Sin embargo, cuando terminó el encierro me di cuenta de que me había enamorado demasiado del bienestar que me proporcionaban esos polvitos prensados en forma de grageas, que hubiese dado mi reino por una receta (para entrar triunfal con ella en la farmacia más bonita de Madrid, la de Martínez Campos) y pensé en las víctimas de la crisis de los opioides de Estados Unidos, que se engancharon a una sustancia que les hacía sentir cojonudamente y que encima les ofrecía total confianza, pues se la habían recomendado los médicos.

Según el CIS (cuenta el mismo reportaje), el triple de psicofármacos recetados desde que empezó la pandemia han ido a parar a gente que se identifica como “de clase baja”: son los que no pueden pagar un terapeuta que les señale las causas de su dolor pero sí conseguir una pastilla que lo aplaque. Son los que no tienen tiempo ni para llorar ni para dejar de currar (y si lo tienen es porque están en el paro, una situación personal que marida fatal con la ansiedad).

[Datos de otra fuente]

`src/rtl/fifo_write_packer.sv`:
```
// fifo_write_packer: pairs host bytes into 16-bit words and drives the FIFO write port, write pointer and full flag.
module fifo_write_packer #(
    parameter int ADDRSIZE = 8,
    parameter int DATASIZE = 16
) (
    input  logic                wclk,
    input  logic                wrst,
    input  logic                byte_valid,
    input  logic [7:0]          byte_data,
    output logic                byte_ready,
    input  logic                flush,
    input  logic [ADDRSIZE:0]   wq2_rptr,
    output logic                winc,
    output logic                wfull,
    output logic [ADDRSIZE-1:0] waddr,
    output logic [DATASIZE-1:0] wdata,
    output logic [ADDRSIZE:0]   wptr
);
    typedef enum logic [1:0] {EMPTY, HALF, PUSH} state_t;
    state_t state, state_nxt;
    logic [7:0] lo_byte, lo_nxt;
    logic [DATASIZE-1:0] wdata_nxt;
    logic [ADDRSIZE:0] wbin, wbinnext, wgraynext;
    logic acc;
    assign byte_ready = (state != PUSH) || !wfull;
    assign winc = (state == PUSH) && !wfull;
    assign acc = byte_valid && byte_ready;
    assign waddr = wbin[ADDRSIZE-1:0];
    assign wbinnext = wbin + {{ADDRSIZE{1'b0}}, winc};
    assign wgraynext = (wbinnext >> 1) ^ wbinnext;
    always_comb begin
        state_nxt = state;
        lo_nxt = lo_byte;
        wdata_nxt = wdata;
        case (state)
            EMPTY: if (acc) begin
                lo_nxt = byte_data;
                state_nxt = HALF;
            end
            HALF: if (acc || flush) begin
                wdata_nxt = {acc ? byte_data : 8'h00, lo_byte};
                state_nxt = PUSH;
            end
            PUSH: if (winc) begin
                lo_nxt = acc ? byte_data : lo_byte;
                state_nxt = acc ? HALF : EMPTY;
            end
            default: state_nxt = EMPTY;
        endcase
    end
    always_ff @(posedge wclk) begin
        if (wrst) begin
            state <= EMPTY;
            lo_byte <= '0;
            wdata <= '0;
            wbin <= '0;
            wptr <= '0;
            wfull <= 1'b0;
        end else begin
            state <= state_nxt;
            lo_byte <= lo_nxt;
            wdata <= wdata_nxt;
            wbin <= wbinnext;
            wptr <= wgraynext;
            wfull <= wgraynext == {~wq2_rptr[ADDRSIZE:ADDRSIZE-1], wq2_rptr[ADDRSIZE-2:0]};
        end
    end
endmodule
```
`config.mk`:
```
export PLATFORM = sky130hd
export DESIGN_NAME = fifo_write_packer
export DESIGN_NICKNAME = d
export VERILOG_FILES = /design/src/rtl/fifo_write_packer.sv
export SDC_FILE = /design/constraint.sdc
export NUM_CORES = 1
export LEC_CHECK = 0
export CORE_ASPECT_RATIO = 2
export CORE_UTILIZATION = 45
export CTS_BUF_LIST = sky130_fd_sc_hd__clkbuf_4
export CTS_CLUSTER_SIZE = 12
export DETAILED_ROUTE_END_ITERATION = 12
export GPL_ROUTABILITY_DRIVEN = 1
export PLACE_DENSITY = 0.79
export SETUP_SLACK_MARGIN = 0.5
export SLEW_MARGIN = 30
export SYNTH_ARGS = -nofsm -noshare
export SYNTH_HDL_FRONTEND = slang
export SYNTH_SLANG_ARGS = --single-unit
```
`constraint.sdc`:
```
create_clock -name wclk -period 6.5 [get_ports wclk]
set_input_delay 1.625 -clock wclk [delete_from_list [all_inputs] [get_ports wclk]]
set_output_delay 1.625 -clock wclk [all_outputs]
set_load 0.01 [all_outputs]
```
==> reports/results.txt <==
Largest delay share family, worst path: buffers and inverters
initial antenna violation count: 0
fin crit share: 52.34%
drt wl/cell: 13.12 um
crit-path cells: nor3b_1 -> clkdlybuf4s50_1
core area: 0.004297 mm^2
Remaining DRCs: 0
endpoints failing hold: 0
Main synth FF type: dfxtp_1
H-tree depth: 2
sequential share of the synthesized area: 43.78%
Worst Path Buf+Inv: 1
CTS tree: built
Hold Crit Class: reg -> reg
r2r endpoint: wfull
Port Buffers: 56
syn avg cell area: 8.902 um^2
hold_buf cts: 0
met2 usage: 34.82%
Syn Nets: 249
Initial Util: 46.83%
count leader, synth: dfxtp_1
total leakage power: 0.9934 nW
WS Path Type: reg -> out
CTS sink cnt: 44
Placer Congestion: 0.7821
postcts setup bufs: 0
largest net degree at the start of global routing: 45
synthesized instance count: 226
max frequency: 293.9 MHz
GRT overflow: 0
Post-Route WL: 4.316 mm
Die W: 49.28 um
design area: 0.002631 mm^2
layout cells sized above 1: 5.455%
total of max-cap violations: 0
Synth area leaders: dfxtp_1 44%, xor2_1 7.4%, nor2_1 6.9%, xnor2_1 4.4%, nand2_1 4.3%
post-layout min period: 3.402 ns
post-synthesis cell area: 0.002012 mm^2
Power Density: 182.9 mW/mm^2
worst hold path stage count: 2
DIE HEIGHT: 96.56 um
Cells after DPL: 321
antenna cell count: 0
grt met3 use: 3.286%
GR peak layer: met2
crit end category: output port
Rel. slew slack: 58.07%
Setup TNS: 0 ns
R2R Setup Slk: 3.70 ns
Hold Path Origin: wdata[7]
ys async rst share: 0%
num ports: 57
CP required: 4.88 ns
Critical Path AT: 1.78 ns
Worst-path clk slew: 0.13 ns
Die ar.: 0.004758 mm^2
slowest stage delay, CP: 0.61 ns
CP startpoint kind: flop
Worst-Skew Late Latency: 0.35 ns
Final ANT Viol Nets: 0
R2R Path Start: state[1]
post-CTS resize count: 0
first-pass GRT wire length: 6.831 mm
Max Slew Vio Count: 0
Layout Area Growth over Synthesis: 30.78%
clk_skew: 0.009071 ns
CTS buffer count: 5
drt first pass iters: 4
Syn. warnings: 0
dpl hpwl: 3.170 mm
endpoints failing setup: 0
Worst-Margin Slew: 0.6289 ns
Final Net Count: 297
number of global-route vias before repair: 1555
via count: 1700
Max VDD drop: 0.1063 mV
crit path max fanout: 6
Synth area leader: dfxtp_1
# rows: 34
Power Total: 0.0004813 W
unrepaired setup endpoints after global routing: no
Iter 0 DRT Violations: 35
Distinct cells, synth: 39
Yosys reg bits: 44
Post-synth top cells: 44 x dfxtp_1, 37 x nor2_1, 23 x nand2_1
Root Buffer: clkbuf_4
Avg Vias per Cell: 5.167
hold worst-path end: wdata[7]
status: finished clean
FF-to-FF path depth: 8
Global Route Usage Sum: 18.75%
number of synthesized flops with an enable pin: 0
Longest Clk Path Bufs: 2
Final Non-Filler Cells: 329
Worst path slowest cell: clkdlybuf4s50_1
Yosys top cell area share: 43.78%
Area after DPL: 0.002565 mm^2
M1 GR Usage: 18.89%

Carmen Maura lo explica a la perfección cuando su farmacéutica del barrio de la Concepción se niega a venderle Minilip porque ‘va contra las normas’: “¿Y qué normas hay cuando una tiene que trabajar todo el día y no puede con su alma?”. Hablemos de nuestra salud mental pero por favor, acto seguido, hablemos también muy seriamente del rumbo de nuestra vida laboral.